Assault and battery
A report in The New York magazine last week speculated on the likelihood that President Trump might die in office because he is one of the least active presidents in human history (link).
How, you might ask, has this got anything to do with physiotherapy?
Well, the President of the United States, it seems, holds a view about the body, and the detrimental effects of exercise, that was popularised by some of the same 19th century physicians that made physical therapy popular.
It seems President Trump 'considers exercise misguided, arguing that a person, like a battery, is born with a finite amount of energy' (link).

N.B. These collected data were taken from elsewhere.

[config.mk]
export PLATFORM = sky130hd
export DESIGN_NAME = host_cmd_framer
export DESIGN_NICKNAME = d
export VERILOG_FILES = /design/src/rtl/host_cmd_framer_pkg.sv /design/src/rtl/host_cmd_framer_rsp_timer.sv /design/src/rtl/host_cmd_framer.sv
export SDC_FILE = /design/constraint.sdc
export NUM_CORES = 1
export LEC_CHECK = 0
export ABC_AREA = 1
export CAP_MARGIN = 40
export CELL_PAD_IN_SITES_DETAIL_PLACEMENT = 1
export CELL_PAD_IN_SITES_GLOBAL_PLACEMENT = 2
export CORE_ASPECT_RATIO = 0.8
export CORE_MARGIN = 2
export CORE_UTILIZATION = 31
export CTS_CLUSTER_DIAMETER = 30
export CTS_CLUSTER_SIZE = 40
export DETAILED_ROUTE_END_ITERATION = 10
export PLACE_DENSITY_LB_ADDON = 0.1
export REMOVE_ABC_BUFFERS = 1
export SLEW_MARGIN = 40
export SYNTH_ARGS = -nofsm -noshare
export SYNTH_HDL_FRONTEND = slang
export SYNTH_HIERARCHICAL = 1
export SYNTH_SLANG_ARGS = --single-unit
[constraint.sdc]
create_clock -name CLK -period 4.7 [get_ports CLK]
set_input_delay 0.94 -clock CLK [delete_from_list [all_inputs] [get_ports CLK]]
set_output_delay 0.94 -clock CLK [all_outputs]
set_load 0.05 [all_outputs]
[src/rtl/host_cmd_framer_pkg.sv]
// -----------------------------------------------------------------------------
// host_cmd_pkg
// Shared definitions for the host command framer: command type encoding,
// protocol opcode bytes, FSM state encoding, and frame/response length
// helpers.
// -----------------------------------------------------------------------------
package host_cmd_pkg;

    typedef enum logic [1:0] {
        CMD_RF_WR   = 2'd0,
        CMD_RF_RD   = 2'd1,
        CMD_ALU_OP  = 2'd2,
        CMD_ALU_NOP = 2'd3
    } cmd_type_e;

    typedef enum logic [1:0] {
        ST_IDLE,
        ST_SEND,
        ST_WAIT_RSP,
        ST_DONE
    } state_e;

    localparam logic [7:0] OPC_RF_WR   = 8'hAA;
    localparam logic [7:0] OPC_RF_RD   = 8'hBB;
    localparam logic [7:0] OPC_ALU_OP  = 8'hCC;
    localparam logic [7:0] OPC_ALU_NOP = 8'hDD;

    function automatic logic [7:0] opcode(input cmd_type_e t);
        case (t)
            CMD_RF_WR:  return OPC_RF_WR;
            CMD_RF_RD:  return OPC_RF_RD;
            CMD_ALU_OP: return OPC_ALU_OP;
            default:    return OPC_ALU_NOP;
        endcase
    endfunction

    // Number of bytes on the wire, opcode included.
    function automatic logic [2:0] frame_len(input cmd_type_e t);
        case (t)
            CMD_RF_WR:  return 3'd3;
            CMD_RF_RD:  return 3'd2;
            CMD_ALU_OP: return 3'd4;
            default:    return 3'd2;
        endcase
    endfunction

    // Number of response bytes expected back.
    function automatic logic [1:0] rsp_len(input cmd_type_e t);
        case (t)
            CMD_RF_WR:  return 2'd0;
            CMD_RF_RD:  return 2'd1;
            default:    return 2'd2;
        endcase
    endfunction

endpackage

[src/rtl/host_cmd_framer_rsp_timer.sv]
// -----------------------------------------------------------------------------
// rsp_timer
// Idle-cycle counter used while waiting for response bytes.
//   clk_i  : clock
//   rst_i  : synchronous active-high reset
//   clr_i  : clear counter to zero (has priority over en_i)
//   en_i   : count this cycle
//   hit_o  : this enabled cycle is the LIMIT-th consecutive counted cycle
// -----------------------------------------------------------------------------
module rsp_timer #(
    parameter int TO_WD = 16,
    parameter int LIMIT = 65535
) (
    input  logic clk_i,
    input  logic rst_i,
    input  logic clr_i,
    input  logic en_i,
    output logic hit_o
);

    localparam logic [TO_WD-1:0] LAST = TO_WD'(LIMIT - 1);

    logic [TO_WD-1:0] cnt_q, cnt_d;

    always_comb begin
        cnt_d = cnt_q;
        if (clr_i) begin
            cnt_d = '0;
        end else if (en_i) begin
            cnt_d = cnt_q + TO_WD'(1);
        end
    end

    always_ff @(posedge clk_i) begin
        if (rst_i) begin
            cnt_q <= '0;
        end else begin
            cnt_q <= cnt_d;
        end
    end

    // Counter holds the number of idle cycles already elapsed, so the
    // LIMIT-th idle cycle is the one where it reads LIMIT-1.
    assign hit_o = en_i && (cnt_q == LAST);

endmodule

[src/rtl/host_cmd_framer.sv]
// -----------------------------------------------------------------------------
// host_cmd_framer
// Host-side command master: accepts one command descriptor, serialises it as
// a protocol byte frame to a UART transmitter, collects the response bytes
// from a UART receiver and reports the result (or a timeout) as a pulse.
//   CLK, RST            : clock, synchronous active-high reset
//   cmd_valid/cmd_ready : descriptor handshake
//   cmd_type/addr/wdata/op_a/op_b/fun : descriptor fields
//   tx_byte/tx_valid/tx_ready : byte stream to the transmitter
//   rx_byte/rx_valid    : single-cycle byte strobe from the receiver
//   rsp_valid           : one-cycle result strobe
//   rsp_data            : byte0 in low half, byte1 in high half
//   rsp_timeout         : qualifies rsp_valid, response incomplete
//   busy                : high whenever not idle
// -----------------------------------------------------------------------------
module host_cmd_framer
    import host_cmd_pkg::*;
#(
    parameter int DATA_WIDTH     = 8,
    parameter int ADDR_SIZE      = 4,
    parameter int TIMEOUT_CYCLES = 65535,
    parameter int TO_WD          = 16
) (
    input  logic                    CLK,
    input  logic                    RST,
    input  logic                    cmd_valid,
    output logic                    cmd_ready,
    input  logic [1:0]              cmd_type,
    input  logic [ADDR_SIZE-1:0]    cmd_addr,
    input  logic [DATA_WIDTH-1:0]   cmd_wdata,
    input  logic [DATA_WIDTH-1:0]   cmd_op_a,
    input  logic [DATA_WIDTH-1:0]   cmd_op_b,
    input  logic [3:0]              cmd_fun,
    output logic [DATA_WIDTH-1:0]   tx_byte,
    output logic                    tx_valid,
    input  logic                    tx_ready,
    input  logic [DATA_WIDTH-1:0]   rx_byte,
    input  logic                    rx_valid,
    output logic                    rsp_valid,
    output logic [2*DATA_WIDTH-1:0] rsp_data,
    output logic                    rsp_timeout,
    output logic                    busy
);

    state_e                  state_q, state_d;
    logic [1:0]              idx_q, idx_d;
    logic                    rcnt_q, rcnt_d;
    cmd_type_e               type_q, type_d;
    logic [ADDR_SIZE-1:0]    addr_q, addr_d;
    logic [DATA_WIDTH-1:0]   wdata_q, wdata_d;
    logic [DATA_WIDTH-1:0]   opa_q, opa_d;
    logic [DATA_WIDTH-1:0]   opb_q, opb_d;
    logic [3:0]              fun_q, fun_d;
    logic [DATA_WIDTH-1:0]   tx_byte_q, tx_byte_d;
    logic                    tx_valid_q, tx_valid_d;
    logic [2*DATA_WIDTH-1:0] rsp_data_q, rsp_data_d;
    logic                    rsp_to_q, rsp_to_d;
    logic                    tmr_hit;

    // Byte at position idx of the frame for the given descriptor.
    function automatic logic [DATA_WIDTH-1:0] frame_byte(
        input cmd_type_e             t,
        input logic [1:0]            idx,
        input logic [ADDR_SIZE-1:0]  addr,
        input logic [DATA_WIDTH-1:0] wdata,
        input logic [DATA_WIDTH-1:0] a,
        input logic [DATA_WIDTH-1:0] b,
        input logic [3:0]            fun
    );
        logic [DATA_WIDTH-1:0] r;
        r = '0;
        case (idx)
            2'd0: r = DATA_WIDTH'(opcode(t));
            2'd1: begin
                if (t == CMD_ALU_OP)       r = a;
                else if (t == CMD_ALU_NOP) r = DATA_WIDTH'(fun);
                else                       r = DATA_WIDTH'(addr);
            end
            2'd2: r = (t == CMD_RF_WR) ? wdata : b;
            default: r = DATA_WIDTH'(fun);
        endcase
        return r;
    endfunction

    rsp_timer #(
        .TO_WD (TO_WD),
        .LIMIT (TIMEOUT_CYCLES)
    ) u_rsp_timer (
        .clk_i (CLK),
        .rst_i (RST),
        .clr_i ((state_q != ST_WAIT_RSP) || rx_valid),
        .en_i  (state_q == ST_WAIT_RSP),
        .hit_o (tmr_hit)
    );

    always_comb begin
        state_d    = state_q;
        idx_d      = idx_q;
        rcnt_d     = rcnt_q;
        type_d     = type_q;
        addr_d     = addr_q;
        wdata_d    = wdata_q;
        opa_d      = opa_q;
        opb_d      = opb_q;
        fun_d      = fun_q;
        tx_byte_d  = tx_byte_q;
        tx_valid_d = tx_valid_q;
        rsp_data_d = rsp_data_q;
        rsp_to_d   = rsp_to_q;

        case (state_q)
            ST_IDLE: begin
                if (cmd_valid && cmd_ready) begin
                    type_d     = cmd_type_e'(cmd_type);
                    addr_d     = cmd_addr;
                    wdata_d    = cmd_wdata;
                    opa_d      = cmd_op_a;
                    opb_d      = cmd_op_b;
                    fun_d      = cmd_fun;
                    idx_d      = '0;
                    rcnt_d     = 1'b0;
                    rsp_data_d = '0;
                    rsp_to_d   = 1'b0;
                    tx_valid_d = 1'b1;
                    tx_byte_d  = DATA_WIDTH'(opcode(cmd_type_e'(cmd_type)));
                    state_d    = ST_SEND;
                end
            end

            ST_SEND: begin
                if (tx_valid_q && tx_ready) begin
                    if ({1'b0, idx_q} == frame_len(type_q) - 3'd1) begin
                        tx_valid_d = 1'b0;
                        state_d    = (rsp_len(type_q) != 2'd0) ? ST_WAIT_RSP : ST_DONE;
                    end else begin
                        // Next byte is loaded on the accepting edge: no bubble.
                        idx_d     = idx_q + 2'd1;
                        tx_byte_d = frame_byte(type_q, idx_q + 2'd1, addr_q, wdata_q,
                                               opa_q, opb_q, fun_q);
                    end
                end
            end

            ST_WAIT_RSP: begin
                // A byte arriving on the limit cycle wins over the timeout.
                if (rx_valid) begin
                    if (rcnt_q == 1'b0) rsp_data_d[DATA_WIDTH-1:0]            = rx_byte;
                    else                rsp_data_d[2*DATA_WIDTH-1:DATA_WIDTH] = rx_byte;
                    if ({1'b0, rcnt_q} == rsp_len(type_q) - 2'd1) begin
                        state_d = ST_DONE;
                    end else begin
                        rcnt_d = 1'b1;
                    end
                end else if (tmr_hit) begin
                    rsp_to_d = 1'b1;
                    state_d  = ST_DONE;
                end
            end

            default: begin
                state_d = ST_IDLE;
            end
        endcase
    end

    always_ff @(posedge CLK) begin
        if (RST) begin
            state_q    <= ST_IDLE;
            idx_q      <= '0;
            rcnt_q     <= 1'b0;
            type_q     <= CMD_RF_WR;
            addr_q     <= '0;
            wdata_q    <= '0;
            opa_q      <= '0;
            opb_q      <= '0;
            fun_q      <= '0;
            tx_byte_q  <= '0;
            tx_valid_q <= 1'b0;
            rsp_data_q <= '0;
            rsp_to_q   <= 1'b0;
        end else begin
            state_q    <= state_d;
            idx_q      <= idx_d;
            rcnt_q     <= rcnt_d;
            type_q     <= type_d;
            addr_q     <= addr_d;
            wdata_q    <= wdata_d;
            opa_q      <= opa_d;
            opb_q      <= opb_d;
            fun_q      <= fun_d;
            tx_byte_q  <= tx_byte_d;
            tx_valid_q <= tx_valid_d;
            rsp_data_q <= rsp_data_d;
            rsp_to_q   <= rsp_to_d;
        end
    end

    assign cmd_ready   = (state_q == ST_IDLE) && !RST;
    assign busy        = (state_q != ST_IDLE);
    assign rsp_valid   = (state_q == ST_DONE);
    assign rsp_timeout = rsp_to_q;
    assign rsp_data    = rsp_data_q;
    assign tx_byte     = tx_byte_q;
    assign tx_valid    = tx_valid_q;

endmodule
==> results of run 1 <==
worst max-delay path, delay by kind of cell:
| kind | cells | cell delay (ns) |
|---|---|---|
| buf+inv | 2 | 1.32 |
| simple gates | 1 | 0.15 |
layout by cell type (no fill, tap or decap), types with 2 or more instances in the layout:
cell type | synthesis | routed
nor2_4 | 3 | 3
clkdlybuf4s50_1 | 0 | 75
o211ai_1 | 3 | 3
nand2_1 | 156 | 156
dfxtp_1 | 81 | 81
o21ai_0 | 28 | 28
clkinv_1 | 2 | 2
clkinv_2 | 0 | 2
nor2_1 | 43 | 41
nor2_2 | 2 | 4
buf_4 | 2 | 4
nand3_1 | 59 | 59
clkbuf_16 | 0 | 9
o21ai_1 | 3 | 3
inv_1 | 61 | 61
nand3_2 | 3 | 3
nand4_1 | 22 | 22
a21oi_1 | 57 | 57
inv_2 | 4 | 4
nand2_2 | 3 | 3
ha_1 | 10 | 10
nand2_4 | 2 | 2
o21bai_1 | 2 | 2
clkbuf_1 | 13 | 3
how the worst max path moves through the flow:
stage / startpoint / to / slack [ns] / cells after the start
final: RST / cmd_ready / 1.35 / 3
after global routing: RST / cmd_ready / 1.30 / 3
after CTS: RST / cmd_ready / 1.33 / 3
after detailed placement: RST / cmd_ready / 1.33 / 3
after global placement: RST / cmd_ready / 1.33 / 3
after floorplan: RST / rsp_data[10] / 2.02 / 6
cell families (layout without fill, tap and decap cells):
group           after synthesis  count (layout)  share of synthesized area
compound gates               96              96                      0.127
xor+xnor                      1               1                    0.00219
fa+ha+maj                    10              10                     0.0313
buf+inv                      95             162                     0.0961
flops                        81              81                      0.406
simple gates                298             298                      0.337
sequential cells by signal, indices dropped and copies added, names as in the netlist, 2 cells and up:
name               cells
idx_q                  2
opb_q                  8
u_rsp_timer/cnt_q     16
addr_q                 4
opa_q                  8
rsp_data              16
state_q                2
fun_q                  4
tx_byte                8
type_q                 2
wdata_q                8
metal layers:
metal	track usage	up-vias	part of all wire	wire [um]
met4	0.0479	0	0.011	133
met3	0.0437	11	0.041	484
met1	0.271	1770	0.54	6370
met5	0	-	0	0
li1	-	2006	-	-
met2	0.249	74	0.40	4740
power breakdown:
part | internal, W | total (W) | switching [W]
sequential | 0.000794 | 0.000879 | 0.0000851
clock | 0.000425 | 0.000703 | 0.000278
combinational | 0.000314 | 0.00103 | 0.000720
stage by stage:
step	std cells	setup slack [ns]
2_1_floorplan	553	2.02
3_3_place_gp	807	1.33
3_5_place_dp	807	1.33
4_1_cts	823	1.33
5_1_grt	823	1.30
6_report	823	1.35
layout make-up:
cell class,count,share of cell area
repair buffers,79,0.151
multi-input cells,405,0.387
flip-flops and latches,81,0.314
clock inverters,3,0.00776
clock buffers,13,0.0485
inverters,67,0.0488
well taps,175,0.0424
==> flow_summary.toml, run 1 <==
[run_status]
status = "finished, final reports clean"

[sta]
worst_hold_slack_ns = 0.454
min_period_ns = 3.35
worst_pin_slew_ns = 0.673
finalSetupViolCount = 0
maxSlewHeadroom = 0.550
finalHoldViolations = 0
rsz0062_at_grt = "false"
fmax_mhz = 298
skew_ns = 0.00666
drv_slew = 0
setup-tns-final_ns = 0
timing.final.crit_share = 0.714

[die]
coreArea_um2 = 12700
start_util = 0.314
die_h_um = 106
rows = 37
die-area_um2 = 13800
ioPinCount = 76
die_w_um = 131

[job]
maxCapViolCount = 0

[global_routing]
grt_pass1_wl_um = 19200
antenna_found_initial = 0
grt_usage = 0.179
grt_pass1_vias = 3758
grt_max_degree = 36
grt.overflow.total = 0

[placement]
routabilityCongestion = 0.797
hpwl_um = 8600
dpl_cell_area_um2 = 4870
port_buffers = 75

[routing]
totalWireLength_um = 11700
dr_total_vias = 3861
wl_per_cell_um = 14.3
drtIter0Drc = 205
viasPerCell = 4.69
drtAntennaViolNets = 0
dr.pass1.iters = 4
drcViolationCount = 0

[synth]
netlist-cell-type-count = 33
synth_edf_count = 0
yosys-top-cells-count = "nand2_1 (156), dfxtp_1 (81), inv_1 (61), nand3_1 (59), a21oi_1 (57)"
ys_seq_area_frac = 0.406
syn-cell-area_um2 = 4000
ys_seq_elements = 81
synth_warnings = 6
synth-main-ff-cell = "dfxtp_1"
syn_area_per_cell_um2 = 6.88
synth-async-reset-ratio = 0
synthCells = 581
synth.top_cell.area_share = 0.406
synth_top_cells_by_area = "dfxtp_1 (41%), nand2_1 (15%), nand3_1 (7.4%), a21oi_1 (7.1%), inv_1 (5.7%)"
synth_most_common_cell = "nand2_1"
synth_top_cell_by_area = "dfxtp_1"

[worst_hold_path]
min_path_cells = 2
min_to = "wdata_q[2]"
hold_path.class = "flop to flop"
min-delay-start = "wdata_q[2]"

[cells_and_area]
n_antenna_cell = 0
drive_gt1_frac = 0.0617
seqCellArea_um2 = 1620
utilization = 0.405
multi_input_area_um2 = 2000
fin_nets = 700
n_fill_cell = 1594
area_growth_pct = 29.1
final_area_um2 = 5160

[critical_path]
critical_path_class = "primary input to output port"
r2r_end = "rsp_data[12]"
critPathSlowestCell = "clkdlybuf4s50_1"
max_stage_delay_ns = 0.84
path_max_fanout = 2
reg2reg_depth = 10
ff2ff_setup_slack_ns = 2.07
crit_path_frequent_cell = "clkdlybuf4s50_1"
required_ns = 3.76
crit_arrival_ns = 2.41
crit_path_cell_trace = "clkdlybuf4s50_1, nor2_4, clkdlybuf4s50_1"
cp-start-kind = "primary input"
r2r_start = "state_q[0]"
cp-end-kind = "output port"

[clock_tree]
cts_setup_buffers = 0
cts_hold_buffers = 0
cts_sinks = 81
clk_path_buf_depth = 2
cts_resized = 0
cts_tree = "done"
cts_buffers = 9
clk_latency_ns = 0.34
root_buffer = "clkbuf_16"
htreeDepth = 3
cts.clk_slew.worst_paths_ns = 0.06

[power]
finalPower_w = 0.00262
vdd_drop_max_mv = 0.204
pwr_density_cell_nw_per_um2 = 507
p_leak_nw = 2.12
(Power assumes the default switching activity.)
==> run 2: changes to the inputs <==
--- a/config.mk
+++ b/config.mk
@@ -11,7 +11,7 @@
 export CELL_PAD_IN_SITES_GLOBAL_PLACEMENT = 2
 export CORE_ASPECT_RATIO = 0.8
 export CORE_MARGIN = 2
-export CORE_UTILIZATION = 31
+export CORE_UTILIZATION = 28
 export CTS_CLUSTER_DIAMETER = 30
 export CTS_CLUSTER_SIZE = 40
 export DETAILED_ROUTE_END_ITERATION = 10
==> constraint.sdc (replaced) <==
create_clock -name CLK -period 3.4 [get_ports CLK]
set_input_delay 0.68 -clock CLK [delete_from_list [all_inputs] [get_ports CLK]]
set_output_delay 0.68 -clock CLK [all_outputs]
set_load 0.05 [all_outputs]
==> run 2 against run 1 <==
Effect of this change: utilization decreased by 3.1 points; routed wire length up 0.39%; clock power increased by 69%.
==> flow_summary.toml, run 2 (synthesized netlist as in run 1, its figures left out) <==
[routing]
wl_per_cell_um = 14.1
drtIter0Drc = 98
dr_total_vias = 3839
viasPerCell = 4.60
drcViolationCount = 0
totalWireLength_um = 11800
dr.pass1.iters = 4
drtAntennaViolNets = 0

[clock_tree]
cts_resized = 0
root_buffer = "clkbuf_16"
cts_buffers = 9
cts_hold_buffers = 0
clk_latency_ns = 0.35
htreeDepth = 3
cts_sinks = 81
cts_tree = "done"
cts_setup_buffers = 0
cts.clk_slew.worst_paths_ns = 0.06
clk_path_buf_depth = 2

[sta]
finalHoldViolations = 0
timing.final.crit_share = 0.810
min_period_ns = 2.75
maxSlewHeadroom = 0.598
worst_hold_slack_ns = 0.453
fmax_mhz = 363
drv_slew = 0
rsz0062_at_grt = "false"
finalSetupViolCount = 0
worst_pin_slew_ns = 0.599
setup-tns-final_ns = 0
skew_ns = 0.00831

[critical_path]
reg2reg_depth = 10
crit_arrival_ns = 2.07
critPathSlowestCell = "clkdlybuf4s50_1"
r2r_start = "state_q[0]"
path_max_fanout = 4
ff2ff_setup_slack_ns = 1.05
crit_path_cell_trace = "inv_1, ha_1, inv_2, clkdlybuf4s50_1"
critical_path_class = "flop to output port"
max_stage_delay_ns = 0.82
crit_start = "state_q[0]"
crit_buf_inv = 3
cp-end-kind = "output port"
critical-path-top-delay-family = "buffers and inverters"
r2r_end = "rsp_data[10]"
crit_cells = 4
cp-start-kind = "flop"
worstSetupEndpoint = "busy"
required_ns = 2.72

[global_routing]
grt_pass1_wl_um = 19600
grt_pass1_vias = 3831
antenna_found_initial = 0
grt.overflow.total = 0
grt_usage = 0.165
grt_max_degree = 41

[cells_and_area]
mostFrequentLayoutCell = "nand2_1"
final_area_um2 = 5270
drive_gt1_frac = 0.0707
n_antenna_cell = 0
fin_nets = 703
final_cell_mix = "nand2_1 (156), dfxtp_1 (81), clkdlybuf4s50_1 (74)"
area_growth_pct = 31.9
finalNonFillerCells = 835

[placement]
hpwl_um = 8760
port_buffers = 75
place_inst = 819
dpl_cell_area_um2 = 4910
routabilityCongestion = 0.741

[worst_hold_path]
hold_path.class = "flop to flop"

[power]
pwr_density_cell_nw_per_um2 = 731
vdd_drop_max_mv = 0.337
finalPower_w = 0.00385
p_leak_nw = 2.18

[die]
die_h_um = 111
rows = 39
start_util = 0.283
die_w_um = 138
ioPinCount = 76
die-area_um2 = 15300
coreArea_um2 = 14100

[job]
maxCapViolCount = 0

[run_status]
status = "finished, final reports clean"
## run 2: changes by cell type in the layout (fill, tap and decap cells not counted), sizes merged
cell	previous run	this run
buf	4	8
clkdlybuf4s50	75	74
bufinv	1	4
clkbuf	13	10
## run 2: metal layers
| layer | global-route usage | up-vias | wire [um] |
|---|---|---|---|
| met3 | 0.0498 | 6 | 627 |
| met2 | 0.241 | 65 | 4870 |
| met1 | 0.237 | 1761 | 6170 |
| met4 | 0.0412 | 0 | 108 |
| li1 | - | 2007 | - |
| met5 | 0 | - | 0 |
## run 2: area by class of cell
| cell class | count | area (um2) |
|---|---|---|
| clock buffer | 10 | 229 |
| clock inverter | 6 | 130 |
| fill | 1759 | 8830 |
| inverter | 67 | 251 |
| multi-input combinational | 405 | 2000 |
| sequential | 81 | 1620 |
| tap | 184 | 230 |
| timing repair buffer | 82 | 813 |
## run 2: through the flow
step / setup slack (ns) / utilization
2_1_floorplan: 0.788 / -
3_3_place_gp: 0.763 / 0.348
3_5_place_dp: 0.698 / 0.348
4_1_cts: 0.625 / 0.374
5_1_grt: 0.566 / 0.374
6_report: 0.647 / 0.374
## run 2: tightest hold or removal path, cell delays in order, from the launching register on
cell	delay, ns
dfxtp_1	0.29
inv_1	0.06
a21oi_1	0.05
## run 2: worst min-delay path by stage
| stage | endpoint | cells past startpoint | startpoint | slack (ns) |
|---|---|---|---|---|
| floorplan | opb_q[0] | 2 | opb_q[0] | 0.43 |
| global placement | wdata_q[3] | 2 | wdata_q[3] | 0.44 |
| global route | rsp_data[1] | 2 | rsp_data[1] | 0.48 |
| detailed placement | opb_q[1] | 2 | opb_q[1] | 0.45 |
| finish | wdata_q[7] | 2 | wdata_q[7] | 0.45 |
| CTS | opb_q[1] | 2 | opb_q[1] | 0.46 |
===== src/rtl/adder_chain_sequencer.sv =====
// Multi-word add sequencer: feeds one 5-bit slice per clock into a shared external adder, chaining carry.
// Optional subtract mode is enabled by defining ADDSEQ_SUB_EN (adds the sub_in port).
module adder_chain_sequencer #(
    parameter int WORDS = 4
) (
    input  logic               clk,
    input  logic               rst_n,
    input  logic               start,
    input  logic [5*WORDS-1:0] a_in,
    input  logic [5*WORDS-1:0] b_in,
    input  logic               cin_in,
`ifdef ADDSEQ_SUB_EN
    input  logic               sub_in,
`endif
    output logic               busy,
    output logic               done,
    output logic [5*WORDS-1:0] sum_out,
    output logic               cout_out,
    output logic [4:0]         adder_a,
    output logic [4:0]         adder_b,
    output logic               adder_cin,
    input  logic [4:0]         adder_sum,
    input  logic               adder_cout
);

    localparam int OP_W  = 5 * WORDS;
    localparam int IDX_W = (WORDS > 1) ? $clog2(WORDS) : 1;
    localparam logic [IDX_W-1:0] LAST_IDX = IDX_W'(WORDS - 1);

    localparam logic [1:0] ST_IDLE = 2'd0;
    localparam logic [1:0] ST_RUN  = 2'd1;
    localparam logic [1:0] ST_DONE = 2'd2;

    logic [1:0]       state_reg;
    logic [OP_W-1:0]  op_a_reg;
    logic [OP_W-1:0]  op_b_reg;
    logic             carry_reg;
    logic [IDX_W-1:0] idx_reg;
    logic [OP_W-1:0]  sum_reg;
    logic             cout_reg;

    logic [OP_W-1:0]  b_capture;
    logic             cin_capture;

    // Subtraction is A + ~B + 1: B is inverted once at capture so the run path stays add-only.
`ifdef ADDSEQ_SUB_EN
    assign b_capture   = sub_in ? ~b_in : b_in;
    assign cin_capture = sub_in ? 1'b1 : cin_in;
`else
    assign b_capture   = b_in;
    assign cin_capture = cin_in;
`endif

    logic [4:0] a_slice [WORDS];
    logic [4:0] b_slice [WORDS];

    genvar gi;
    generate
        for (gi = 0; gi < WORDS; gi++) begin : g_slice
            assign a_slice[gi] = op_a_reg[5*gi +: 5];
            assign b_slice[gi] = op_b_reg[5*gi +: 5];
        end
    endgenerate

    always_ff @(posedge clk or negedge rst_n) begin
        if (!rst_n) begin
            state_reg <= ST_IDLE;
            op_a_reg  <= '0;
            op_b_reg  <= '0;
            carry_reg <= 1'b0;
            idx_reg   <= '0;
            sum_reg   <= '0;
            cout_reg  <= 1'b0;
        end else begin
            case (state_reg)
                ST_IDLE: begin
                    if (start) begin
                        op_a_reg  <= a_in;
                        op_b_reg  <= b_capture;
                        carry_reg <= cin_capture;
                        idx_reg   <= '0;
                        cout_reg  <= 1'b0;
                        state_reg <= ST_RUN;
                    end
                end
                ST_RUN: begin
                    sum_reg[5*idx_reg +: 5] <= adder_sum;
                    carry_reg               <= adder_cout;
                    if (idx_reg == LAST_IDX) begin
                        cout_reg  <= adder_cout;
                        idx_reg   <= '0;
                        state_reg <= ST_DONE;
                    end else begin
                        idx_reg <= idx_reg + 1'b1;
                    end
                end
                ST_DONE: begin
                    state_reg <= ST_IDLE;
                end
                default: begin
                    state_reg <= ST_IDLE;
                end
            endcase
        end
    end

    logic running;
    assign running   = (state_reg == ST_RUN);
    assign busy      = running || (state_reg == ST_DONE);
    assign done      = (state_reg == ST_DONE);
    assign sum_out   = sum_reg;
    assign cout_out  = cout_reg;
    assign adder_a   = running ? a_slice[idx_reg] : 5'd0;
    assign adder_b   = running ? b_slice[idx_reg] : 5'd0;
    assign adder_cin = running ? carry_reg : 1'b0;

endmodule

There's a lovely historical overview in The Guardian about this rather arcane notion, and in it we're reminded of the powerful idea that underpinned much of the physical medicine that was the forerunner of our practices today.
In the late 19th century, electrotherapy devices like Galvanic and Faradic batteries were used to restore people's lost energy: the reason we talk about people feeling galvanised, charged up or run down today, for example. Energy could be lost through mental work, and women were especially vulnerable because so much energy was needed for procreation, that all other forms of mental activity - even from early childhood - were frowned upon.
It is well understood now that such notions were thinly veiled attempts to subjugate an entire gender, concealed beneath the veneer of paternalistic care. Such attitudes were more than just quaint affectations, and many had profoundly serious effects on the wellbeing of thousands of women.
Hysteria disease and neurasthenia - two of the primary conditions treated by early physiotherapists in Britain and America - primarily affected women, and people like John Harvey Kellogg (of Cornflake and Battle Creek Sanitarium fame) and Silus Weir Mitchell (perhaps America's foremost 19th century neurosurgeon), were pioneers of treatments that supposedly restored women to full health.
Pivotal in Weir Mitchell's treatment regime, known as the Rest Cure, were the passive modalities (massage, passive movements, and electrotherapy) delivered by early nurse/masseuses. And these modalities endured for the larger part of the 20th century.
Galvanism and, to a lesser extent, Faradism were still being taught in physiotherapy schools into the 1960s, even though they had long since been used for other things than depleting lost nervous energy. But it seems that ideas about our bodies being stores for certain quantities of nerve 'force' may be harder to shake off.
We should be careful not to be fooled again into thinking that such seemingly benign ideas are not smoke screens for more pernicious and dangerous thoughts and practices.